- Aliabad, Hyderabad Location in Hyderabad
- Coordinates: 17°20′47″N 78°28′13″E﻿ / ﻿17.346277°N 78.470222°E
- Country: India
- State: Telangana
- District: Hyderabad
- Metro: Hyderabad

Government
- • Body: GHMC

Languages
- • Official: Telugu
- Time zone: UTC+5:30 (IST)
- PIN: 500 053
- Lok Sabha constituency: Hyderabad
- Vidhan Sabha constituency: Bahadurpura
- Planning agency: GHMC

= Aliabad, Hyderabad =

Aliabad is one of the old neighbourhoods in Hyderabad, India. It is part of the old city of Hyderabad.

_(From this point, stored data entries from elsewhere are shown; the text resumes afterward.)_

--- src/rtl/uart_pkg.sv ---
// Shared state types and helpers for the parametrised UART.
package uart_pkg;

   localparam int unsigned MAX_DATA_BITS    = 9;
   localparam int unsigned DEF_CLKS_PER_BIT = 434;
   localparam int unsigned DEF_CNT_W        = $clog2(DEF_CLKS_PER_BIT);

   typedef enum logic [2:0] {
      TX_IDLE, TX_START, TX_DATA, TX_PARITY, TX_STOP
   } tx_state_t;

   typedef enum logic [2:0] {
      RX_IDLE, RX_START, RX_DATA, RX_PARITY, RX_STOP, RX_BREAK
   } rx_state_t;

   function automatic int unsigned cnt_width(input int unsigned clks_per_bit);
      return (clks_per_bit < 2) ? 1 : $clog2(clks_per_bit);
   endfunction

   // Narrower payloads are zero-extended by the caller, which leaves the XOR unchanged.
   function automatic logic parity_calc(input logic [MAX_DATA_BITS-1:0] data,
                                        input logic odd);
      return (^data) ^ odd;
   endfunction

endpackage
===== config.mk =====
export PLATFORM = sky130hd
export DESIGN_NAME = instr_encoder
export DESIGN_NICKNAME = d
export VERILOG_FILES = /design/src/rtl/cpu19_pkg.sv /design/src/rtl/instr_encoder_fifo.sv /design/src/rtl/instr_encoder.sv
export SDC_FILE = /design/constraint.sdc
export NUM_CORES = 1
export LEC_CHECK = 0
export ABC_CLOCK_PERIOD_IN_PS = 2300
export BUFFER_PORTS_ARGS = -buffer_cell sky130_fd_sc_hd__clkbuf_2
export CAP_MARGIN = 20
export CORE_MARGIN = 10
export CORE_UTILIZATION = 35
export CTS_CLUSTER_DIAMETER = 30
export DETAILED_ROUTE_END_ITERATION = 8
export MAX_ROUTING_LAYER = met4
export PLACE_DENSITY = 0.63
export REMOVE_ABC_BUFFERS = 1
export SYNTH_ARGS = -nofsm -noshare
export SYNTH_HDL_FRONTEND = slang
export SYNTH_SLANG_ARGS = --single-unit

===== constraint.sdc =====
create_clock -name clk -period 2.3 [get_ports clk]
set_clock_uncertainty 0.05 [all_clocks]
set_input_delay 0.46 -clock clk [delete_from_list [all_inputs] [get_ports clk]]
set_output_delay 0.46 -clock clk [all_outputs]
set_load 0.02 [all_outputs]
File: src/rtl/qcs_clk_div_gen.sv
// qcs_clk_div_gen: programmable glitch-free clock divider with run/stop control,
// deferred divisor updates at period boundaries, edge strobes and a period counter.
`default_nettype none

module qcs_clk_div_gen #(
  parameter int DIV_W   = 8,
  parameter int DEF_DIV = 2,
  parameter int PCNT_W  = 16
) (
  input  logic              clk,
  input  logic              rst_n,
  input  logic              en,
  input  logic [DIV_W-1:0]  div_val,
  input  logic              div_load,
  output logic              clk_out,
  output logic              rise_stb,
  output logic              fall_stb,
  output logic              running,
  output logic              div_busy,
  output logic [DIV_W-1:0]  cur_div,
  output logic [PCNT_W-1:0] period_cnt
);

  localparam logic [DIV_W-1:0]  ONE     = DIV_W'(1);
  localparam logic [DIV_W-1:0]  TWO     = DIV_W'(2);
  localparam logic [DIV_W-1:0]  RST_DIV = (DEF_DIV < 2) ? DIV_W'(2) : DIV_W'(DEF_DIV);
  localparam logic [PCNT_W-1:0] PONE    = PCNT_W'(1);

  typedef enum logic [1:0] {
    IDLE     = 2'd0,
    RUN      = 2'd1,
    STOPPING = 2'd2
  } state_t;

  state_t           state;
  logic [DIV_W-1:0] cnt;
  logic [DIV_W-1:0] pending;
  logic [DIV_W-1:0] cnt_inc;
  logic [DIV_W-1:0] load_val;
  logic [DIV_W:0]   hi_len;
  logic             wrap;
  logic             next_hi;

  assign cnt_inc  = cnt + ONE;
  assign wrap     = (cnt == (cur_div - ONE));
  assign hi_len   = ({1'b0, cur_div} + {{DIV_W{1'b0}}, 1'b1}) >> 1;
  assign next_hi  = ({1'b0, cnt_inc} < hi_len);
  assign load_val = (div_val < TWO) ? TWO : div_val;

  always_ff @(posedge clk or negedge rst_n) begin
    if (!rst_n) begin
      state      <= IDLE;
      cnt        <= '0;
      pending    <= RST_DIV;
      clk_out    <= 1'b0;
      rise_stb   <= 1'b0;
      fall_stb   <= 1'b0;
      running    <= 1'b0;
      div_busy   <= 1'b0;
      cur_div    <= RST_DIV;
      period_cnt <= '0;
    end else begin
      rise_stb <= 1'b0;
      fall_stb <= 1'b0;
      case (state)
        IDLE: begin
          if (div_load) cur_div <= load_val;
          if (en) begin
            state    <= RUN;
            running  <= 1'b1;
            cnt      <= '0;
            clk_out  <= 1'b1;
            rise_stb <= 1'b1;
          end
        end
        RUN, STOPPING: begin
          if (wrap) begin
            // The last count of a period is always in the low phase, so the
            // restart edge is a clean rise and the stop leaves clk_out low.
            period_cnt <= period_cnt + PONE;
            cnt        <= '0;
            if (en) begin
              state    <= RUN;
              clk_out  <= 1'b1;
              rise_stb <= 1'b1;
              if (div_busy) cur_div <= pending;
              div_busy <= div_load;
              if (div_load) pending <= load_val;
            end else begin
              state   <= IDLE;
              running <= 1'b0;
              clk_out <= 1'b0;
              if (div_load)      cur_div <= load_val;
              else if (div_busy) cur_div <= pending;
              div_busy <= 1'b0;
            end
          end else begin
            state    <= en ? RUN : STOPPING;
            cnt      <= cnt_inc;
            clk_out  <= next_hi;
            rise_stb <= next_hi & ~clk_out;
            fall_stb <= ~next_hi & clk_out;
            if (div_load) begin
              pending  <= load_val;
              div_busy <= 1'b1;
            end
          end
        end
        default: begin
          state    <= IDLE;
          running  <= 1'b0;
          clk_out  <= 1'b0;
          div_busy <= 1'b0;
          cnt      <= '0;
        end
      endcase
    end
  end

endmodule

`default_nettype wire

File: config.mk
export PLATFORM = sky130hd
export DESIGN_NAME = qcs_clk_div_gen
export DESIGN_NICKNAME = d
export VERILOG_FILES = /design/src/rtl/qcs_clk_div_gen.sv
export SDC_FILE = /design/constraint.sdc
export NUM_CORES = 1
export LEC_CHECK = 0
export CAP_MARGIN = 20
export CORE_MARGIN = 4
export CORE_UTILIZATION = 30
export DETAILED_ROUTE_END_ITERATION = 6
export PLACE_DENSITY = 0.57
export RECOVER_POWER = 100
export SLEW_MARGIN = 20
export SYNTH_ARGS = -nofsm -noshare
export SYNTH_HDL_FRONTEND = slang
export SYNTH_SLANG_ARGS = --single-unit
File: constraint.sdc
create_clock -name clk -period 2.8 [get_ports clk]
set_clock_uncertainty 0.05 [all_clocks]
set_input_delay 0.56 -clock clk [delete_from_list [all_inputs] [get_ports clk]]
set_output_delay 0.56 -clock clk [all_outputs]
set_load 0.02 [all_outputs]
== After elaboration in Yosys (flattened, before gate mapping) ==
Cells that the tools add are included.

* Register bits: 47
* Bits in latches: 0
* Memory bits (writable): 0
* ROM bits: 0
* Bits of input ports: 12
* Output and inout port bits: 29
* Word-level logic and storage cells: 71
* Memories: 0

* $add $sub $neg: 4
* $mul: 0
* Divide/modulo/power cells: 0
* $lt $le $gt $ge: 2
* Eq/ne operators: 9
* Shift-type cells: 0
* Multiplexer cells: 33
* Bitwise logic cells: 5
* Reductions and logical operators: 8

{| class="wikitable"
|+ Operators with widths
! operator !! number
|-
| $mux W8 || 11
|-
| $pmux W8 S2 || 2
|-
| $add A16 B1 Y16 const B || 1
|-
| $mux W1 || 12
|-
| $ne A2 B2 Y1 const B || 5
|-
| $add A8 B1 Y9 const B || 1
|-
| $add A8 B1 Y8 const B || 1
|-
| $eq A8 B8 Y1 || 1
|-
| $lt A8 B2 Y1 const B || 1
|-
| $lt A8 B8 Y1 || 1
|-
| $pmux W1 S2 || 4
|-
| $sub A8 B1 Y8 const B || 1
|-
| $mux W2 || 3
|-
| $reduce_and A2 Y1 || 3
|-
| $reduce_and A3 Y1 || 2
|-
| $pmux W2 S2 || 1
|-
| $ne A3 B3 Y1 const B || 1
|-
| $not A1 Y1 || 3
|-
| $and A1 B1 Y1 || 2
|-
| $eq A2 B1 Y1 const B || 1
|-
| $eq A2 B2 Y1 const B || 1
|-
| $logic_not A2 Y1 || 1
|-
| $reduce_bool A2 Y1 || 1
|-
| $reduce_or A2 Y1 || 1
|}

== Longest topological paths before layout ==
Gate-level depths: netlist of the first run.

* Depth after elaboration: 6
* Gate-level depth with buffers: 12
* Mapped depth without buffers: 11

== Least setup slack after synthesis of the first run ==
No wires, ideal clock.

* Path kind: reg-to-reg
* Start point: register cur_div[1]
* End point: register pending[0]
* Library setup time: 0.127 ns
* Arrival: 2.522 ns
* Data required time: 2.623 ns
* Setup slack: 0.100 ns
* Cell stages (with the launch flop): 10
* Path buffers: 1
* Clock period less this slack: 2.700 ns
* Cells stage by stage: dfstp_2 > inv_1 > ha_1 > nor2b_1 > a221o_1 > o21ai_0 > a211o_1 > buf_6 > o211a_1 > mux2_1

* Cells in the longest elaborated chain, start to end: 4
* Elaborated cells between the ends (all ways): 5
* Those cells by class: add/sub (1); eq/ne (2); mux (1); reduce/logical (1)

{| class="wikitable"
|+ Ends and longest elaborated chain
! what !! RTL line !! text
|-
| from (decl) || 20 || <nowiki>output logic [DIV_W-1:0] cur_div,</nowiki>
|-
| from (signal assigned) || 67 || <nowiki>if (div_load) cur_div <= load_val;</nowiki>
|-
| from (signal assigned) || 86 || <nowiki>if (div_busy) cur_div <= pending;</nowiki>
|-
| from (signal assigned) || 93 || <nowiki>if (div_load) cur_div <= load_val;</nowiki>
|-
| $sub A8 B1 Y8 (*) || 45 || <nowiki>assign wrap = (cnt == (cur_div - ONE));</nowiki>
|-
| $eq A8 B8 Y1 (*) || 45 ||
|-
| $ne A2 B2 Y1 (no line) || -- ||
|-
| $reduce_and A2 Y1 (no line) || -- ||
|-
| to (signal assigned) || 88 || <nowiki>if (div_load) pending <= load_val;</nowiki>
|-
| to (signal assigned) || 104 || <nowiki>pending <= load_val;</nowiki>
|-
| to (decl) || 37 || <nowiki>logic [DIV_W-1:0] pending;</nowiki>
|}

Mark *: on every way between the ends. The rest lies on a longest branch, timed or not.
A chain may end at the register's enable or synchronous reset.

== Worst setup path after layout of the first run ==
* Start point: register cur_div[1]
* End point: register pending[7]

The elaborated chain is that of the path after synthesis.

==> results of run 1 <==
==> logic make-up after synthesis <==
family / after synthesis / share of synthesized area
and+or+nand+nor: 104 / 0.193
adders and majority gates: 13 / 0.0569
xor gates and xnor gates: 34 / 0.104
DFF: 47 / 0.412
AOI/OAI and AO/OA: 57 / 0.148
buffers and inverters: 28 / 0.0429
muxes: 9 / 0.0433
==> per-layer routing <==
| layer | track usage | vias to the layer above | share of wire | wire (um) |
|---|---|---|---|---|
| li1 | - | 1127 | - | - |
| met1 | 0.165 | 1116 | 0.48 | 3240 |
| met2 | 0.205 | 47 | 0.46 | 3160 |
| met3 | 0.0312 | 10 | 0.044 | 299 |
| met4 | 0.0481 | 0 | 0.016 | 108 |
| met5 | 0 | - | 0 | 0 |
==> worst max path at each step <==
stage	startpoint	endpoint	slack, ps
finish	cur_div[1]	pending[7]	140
CTS	cur_div[1]	clk_out	80
detailed placement	cur_div[1]	clk_out	110
global placement	cur_div[1]	clk_out	90
floorplan	cur_div[1]	pending[0]	100
global route	cur_div[0]	pending[7]	2
==> area by class of cell <==
cell class	instances	area (um^2)	area share
tap	129	161	0.0452
multi-input combinational	217	1570	0.440
sequential	47	1180	0.331
inverter	12	45.0	0.0126
clock buffer	8	100	0.0280
timing repair buffer	55	513	0.144
==> cells in the mapped netlist (8+ instances only) <==
cell,number,area (um^2)
dfrtp_1,45,1130
inv_1,12,45.0
xor2_1,10,87.6
ha_1,13,163
nand4_1,8,50.1
a2bb2oi_1,8,70.1
nand3_1,15,75.1
o21ai_0,20,100
nor2_1,13,48.8
nand3b_1,8,60.1
xnor2_1,24,210
nand2_1,28,105
==> repair_timing <==
action	4_1_cts	5_1_grt
setup endpoints to repair	0	9
setup buffers	0	1
gates resized for setup	0	7
==> flip-flops by register name, indices dropped and copies added (netlist names) <==
name,count
pending,8
fall_stb,1
rise_stb,1
cnt,8
period_cnt,16
cur_div,8
clk_out,1
running,1
state,2
div_busy,1
==> stage by stage <==
| stage | utilization | setup WS, ps | total power (uW) | cells | hold WS, ps |
|---|---|---|---|---|---|
| final | 0.386 | 140 | 3470 | 468 | 343 |
| after floorplan | - | 100 | 2380 | 292 | 214 |
| after CTS | 0.383 | 78.5 | 3500 | 467 | 143 |
| after detailed placement | 0.373 | 112 | 3030 | 459 | 415 |
| after global placement | 0.373 | 87.2 | 3000 | 459 | 414 |
| after global routing | 0.386 | 2.13 | 3770 | 468 | 451 |
==> power breakdown <==
part	switching, uW	internal [uW]
Clock	226	226
Sequential	214	883
Combinational	1040	885
==> critical path, cell delays in order (launching register included) <==
cell	delay [ps]
dfstp_2	550
inv_1	60
ha_1	230
nor2b_1	160
a221o_1	340
o21ai_0	240
a211o_1	330
o211ai_4	130
buf_12	160
mux2_4	290
==> summary.txt, run 1 <==
Outcome
  – Status: finished, final reports clean

Die
  – I/O pin count: 41
  – Die Height: about 110 um
  – Core ar.: between 9000 and 10000 um^2
  – Total die area: around 11000 um^2
  – Placement Rows: 35
  – Die Wd: 106 um
  – Starting Density: 0.309

Global routing
  – Largest net degree at the start of global routing: 30
  – Gr usage total: 0.127
  – Number of global-route vias before repair: between 2000 and 2500
  – Initial antenna violation count: 0
  – Gr ovfl total: 0
  – First-pass GRT wire length: 11.6 mm

Logic synthesis
  – Seq/Total Area, Yosys: 0.412
  – Async SR Flop Fraction: 1.00
  – Prevailing post-synth register cell: dfrtp_1
  – Syn nets: ~320
  – Synth cell types: 57
  – #FFs+latches synth: 47
  – Number of flops mapped to enable cells by yosys: 0
  – Post-Syn Area: ~2900 um^2
  – Synth warn: 0
  – Gate Count Post-Synth: roughly 290
  – Mean area per synthesized cell: 9.79 um^2

Placement
  – Post-detail-place hpwl: ~5.1 mm
  – I/O Buffers: 40
  – Placed Area: 3440 um^2
  – GP Congestion: roughly 0.9

Finish
  – Layout cells sized above 1: 0.121
  – Most common cell after layout, fill and taps aside: dfrtp_1
  – FILL cells: 936
  – Antenna cell count: 0
  – Fin area: about 3600 um^2
  – Final layout net count: 363
  – Synth-to-Final Area Change: 24.9%
  – Most frequent cells in the layout: dfrtp_1 (43), dlygate4sd3_1 (29), nand2_1 (28)

Setup path
  – Critical path arrival: 2800 ps
  – Crit Path Max Fanout: 7
  – Slack of the worst reg-to-reg path: between 100 and 150 ps
  – R2R depth: 9
  – Worst flop-to-flop path startpoint: cur_div[1]
  – Capturing point of the worst reg2reg path: pending[7]
  – Worst EP required: between 2000 and 3000 ps
  – CP startpoint kind: flop
  – Setup CP Type: reg2reg
  – Crit. End Element: flop

Drt
  – Initial drt markers: between 100 and 150
  – WL/cell: ~15 um
  – DR vias/cell: 4.91
  – Via count: 2300
  – DRC: 0
  – Post-Route WL: approximately 7 mm
  – Post-route ant nets: 0
  – Pre-Repair DR Iteration Count: 4

Timing
  – RSZ-0062 raised after global routing: no
  – Finish-stage setup viols: 0
  – Final Hold Vio Count: 0
  – Setup total negative slack: 0 ps
  – Slew Limit Headroom: 0.336
  – Minimum clock period: 2660 ps
  – Actual slew at the worst max-slew pin: ~1000 ps
  – Fin. max-slew vios: 0
  – Crit share post-route: 0.950
  – Max Fclk: 376 MHz

CTS
  – Clk Tree Root Cell: clkbuf_8
  – CTS tree: built
  – CTS Hold Buffers Added: 0
  – CTS max path bufs: 2
  – CTS sink cnt: 47
  – CTS clock-pin slew for the worst setup and hold paths: 90 ps
  – Skew-Pair Late Insertion Delay: roughly 300 ps
  – H-Tree Depth: 2
  – Inserted Clock Buffers: 5

Job
  – MaxCap Viol Count: 0

Hold path
  – Hold WC Path Type: in2async

Power and ir drop
  – Leak: 0.00153 uW
  – Peak VDD IR: 0.000292 V
  – Pwr/cell area: around 970 nW/um^2
No activity file was read; power rests on OpenSTA's default activity.
==> run 2, diff against run 1 <==
Settings changed: DONT_BUFFER_PORTS set to 1, PLACE_DENSITY 0.57 to 0.52.
Clock period 2.8 ns to 2.6 ns, I/O delays scaled along.
==> run 2 against run 1 <==
Effect of this change: combinational power increased by 18%; first-iteration DRC count decreased by 23%; largest power group unchanged; critical path depth increased by 2; highest routed layer unchanged; register-to-register slack got worse by 90 ps; count of clock-buffer cells in the layout decreased by 2; largest cell class unchanged; worst setup slack got worse by 90 ps; sequential share of layout area increased by 0.87 points; global-route usage about the same; critical endpoint is now fall_stb; non-clock buffer count decreased by 21.
==> summary.txt, run 2 (synthesis gave the netlist of run 1 again) <==
Die
  – Starting Density: 0.309 (unchanged)
  – Placement Rows: 35 (unchanged)
  – Die Height: 106 um (unchanged)
  – I/O pin count: 41 (unchanged)
  – Total die area: 11200 um^2 (unchanged)
  – Die Wd: 106 um (unchanged)
  – Core ar.: 9240 um^2 (unchanged)

Finish
  – Max FFs per register: 16 (unchanged)
  – Final layout net count: 342 (-5.8%)
  – Most common cell after layout, fill and taps aside: dfrtp_1
  – Post-Route Utilization: 0.376 (-0.00988)
  – Antenna cell count: 0 (unchanged)
  – Synth-to-Final Area Change: 21.7%
  – Largest reg by FF count: period_cnt
  – Layout cells sized above 1: 0.255 (+0.134)
  – Most frequent cells in the layout: dfrtp_1 (43), nand2_1 (27), buf_4 (27)

Drt
  – Via count: 2173 (-5.5%)
  – Post-Route WL: 6.93 mm (+1.9%)
  – DRC: 0 (unchanged)
  – WL/cell: 15.5 um (+6.7%)
  – Pre-Repair DR Iteration Count: 4 (unchanged)
  – Post-route ant nets: 0 (unchanged)
  – Initial drt markers: 93 (-23%)
  – DR vias/cell: 4.86 (-1.1%)

Timing
  – Crit share post-route: 0.981 (+0.0309)
  – Final Hold Vio Count: 0 (unchanged)
  – Actual slew at the worst max-slew pin: 1190 ps (+191 ps)
  – Slew Limit Headroom: 0.209 (-0.127)
  – Fin. max-slew vios: 0 (unchanged)
  – Finish-stage setup viols: 0 (unchanged)
  – RSZ-0062 raised after global routing: yes
  – Minimum clock period: 2550 ps (-110 ps)
  – Max Fclk: 392 MHz (+4.3%)
  – Fin Hold WS: 286 ps (-57.1 ps)

Setup path
  – Crit-path slowest cell: dfstp_2
  – CP startpoint kind: flop
  – Capturing point of the worst reg2reg path: fall_stb
  – Slack of the worst reg-to-reg path: 50 ps (-90 ps)
  – Crit. End Element: flop
  – Crit-path max cell delay: 590 ps (+40 ps)
  – Crit Path Max Fanout: 4 (-3)
  – Critical-path cell list: inv_4, nor3_4, nand4_1, xor2_1, ha_1, nand4_1, or3_4, a31oi_4, buf_6, nand2_2, nor2_2
  – Critical Path Start: cur_div[1]
  – Worst EP required: 2780 ps (-160 ps)
  – Setup CP Type: reg2reg
  – Critical path arrival: 2730 ps (-70 ps)
  – R2R depth: 11 (+2)
  – Worst flop-to-flop path startpoint: cur_div[1]
  – Most common cell on crit path: nand4_1

Power and ir drop
  – Peak VDD IR: 0.000364 V (+25%)
  – Leak: 0.00145 uW (-5.6%)
  – Pwr/cell area: 1170 nW/um^2 (+20%)

Global routing
  – Largest net degree at the start of global routing: 47 (+57%)
  – Gr usage total: 0.128 (about the same)
  – Gr ovfl total: 0 (unchanged)
  – Number of global-route vias before repair: 2187 (-6.8%)
  – First-pass GRT wire length: 11.4 mm (-1.7%)
  – Initial antenna violation count: 0 (unchanged)

CTS
  – Clk Tree Root Cell: clkbuf_8
  – CTS tree: built
  – Inserted Clock Buffers: 5 (unchanged)
  – CTS max path bufs: 2 (unchanged)
  – CTS clock-pin slew for the worst setup and hold paths: 90 ps (about the same)
  – CTS sink cnt: 47 (unchanged)
  – H-Tree Depth: 2 (unchanged)
  – Skew-Pair Late Insertion Delay: 300 ps (about the same)

Job
  – MaxCap Viol Count: 0 (unchanged)

Hold path
  – Min-delay src: en
  – Hold Path Stages: 1
  – Worst Hold Path EP: state[1]
  – Hold WC Path Type: in2reg

Placement
  – GP Congestion: 0.889 (+0.60%)
  – Post-detail-place hpwl: 4.99 mm (-2.0%)
  – I/O Buffers: 0 (-100%)

Outcome
  – Status: finished, final reports clean
==> run 2: final cells by class <==
class / count / area (um^2)
Fill cell: 933 / 5760
Multi-Input combinational cell: 217 / 1690
Sequential cell: 47 / 1180
Timing Repair Buffer: 34 / 284
Tap cell: 129 / 161
Clock buffer: 6 / 82.6
Inverter: 12 / 47.5
Clock inverter: 2 / 35.0
==> run 2: how the worst max path moves through the flow <==
| stage | to | slack, ps | cells after the start |
|---|---|---|---|
| floorplan | pending[2] | 20 | 9 |
| CTS | cur_div[3] | 3 | 10 |
| detailed placement | fall_stb | -50 | 11 |
| finish | fall_stb | 50 | 11 |
| global route | fall_stb | -110 | 11 |
| global placement | fall_stb | -90 | 11 |
==> run 2: layer usage <==
metal  vias to the layer above  routed length, um  global-route usage
met2                        37               3120               0.195
met4                         0                 88              0.0324
met3                         8                458              0.0416
met5                         -                  0                   0
met1                      1045               3270               0.174
li1                       1083                  -                   -
==> run 2: stage by stage <==
step                total power, uW  area (um^2)  cells  setup slack (ps)  setup TNS, ps
finish                         4070         3480    447              49.1              0
global route                   4380         3480    447              -110           -770
CTS                            3870         3360    443              2.94              0
detailed placement             3200         3170    432             -51.5           -181
global placement               3180         3170    432             -89.7           -280
floorplan                      2580         2870    292              15.9              0
==> run 2: repair_timing <==
item,CTS,global route
setup buffers,2,3
hold buffers,1,1
setup endpoints to repair,17,29
endpoints found under the hold margin,46,1
pin swaps,3,13
resized for setup,5,24
==> run 2: where the power goes <==
| part | total, uW | internal, uW | switching [uW] |
|---|---|---|---|
| combinational | 2270 | 1070 | 1200 |
| clock | 556 | 311 | 245 |
| sequential | 1240 | 950 | 291 |
==> run 2: critical path: cells and delay by family, from the launching register on <==
kind	cells	cell delay (ps)
simple gates	6	910
flops	1	590
fa+ha+maj	1	310
compound gates	1	220
xor+xnor	1	210
buf+inv	2	180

Aliabad is situated about 2.5 km from the historic Charminar towards Falaknuma palace.

== Aliabad Sarai ==
The Aliabad Darwaza was one of the thirteen gates to the city wall of Hyderabad. It was adjoined by the Aliabad Sarai, a resthouse during the Qutb Shahi era for travellers to spend the night. The Sarai or travelers' inn was built by the Mughals in early 1700s. The Department of Archaeology and Museums are the custodians of Aliabad Sarai which is listed as a grade I heritage structure but is poorly maintained and is in a dilapidated state. There were around 60 rooms in the sarai and many of the rooms have already been demolished and the remaining are occupied by various people running small workshops and other businesses in them. There was a proposal to demolish the entire sarai for widening the road.

==Public transport==
Aliabad is connected by buses run by TSRTC, since a bus depot is close by, it is well connected. Buses that run are 65 and 9.

The closest MMTS train station is at Uppuguda which is a kilometer away.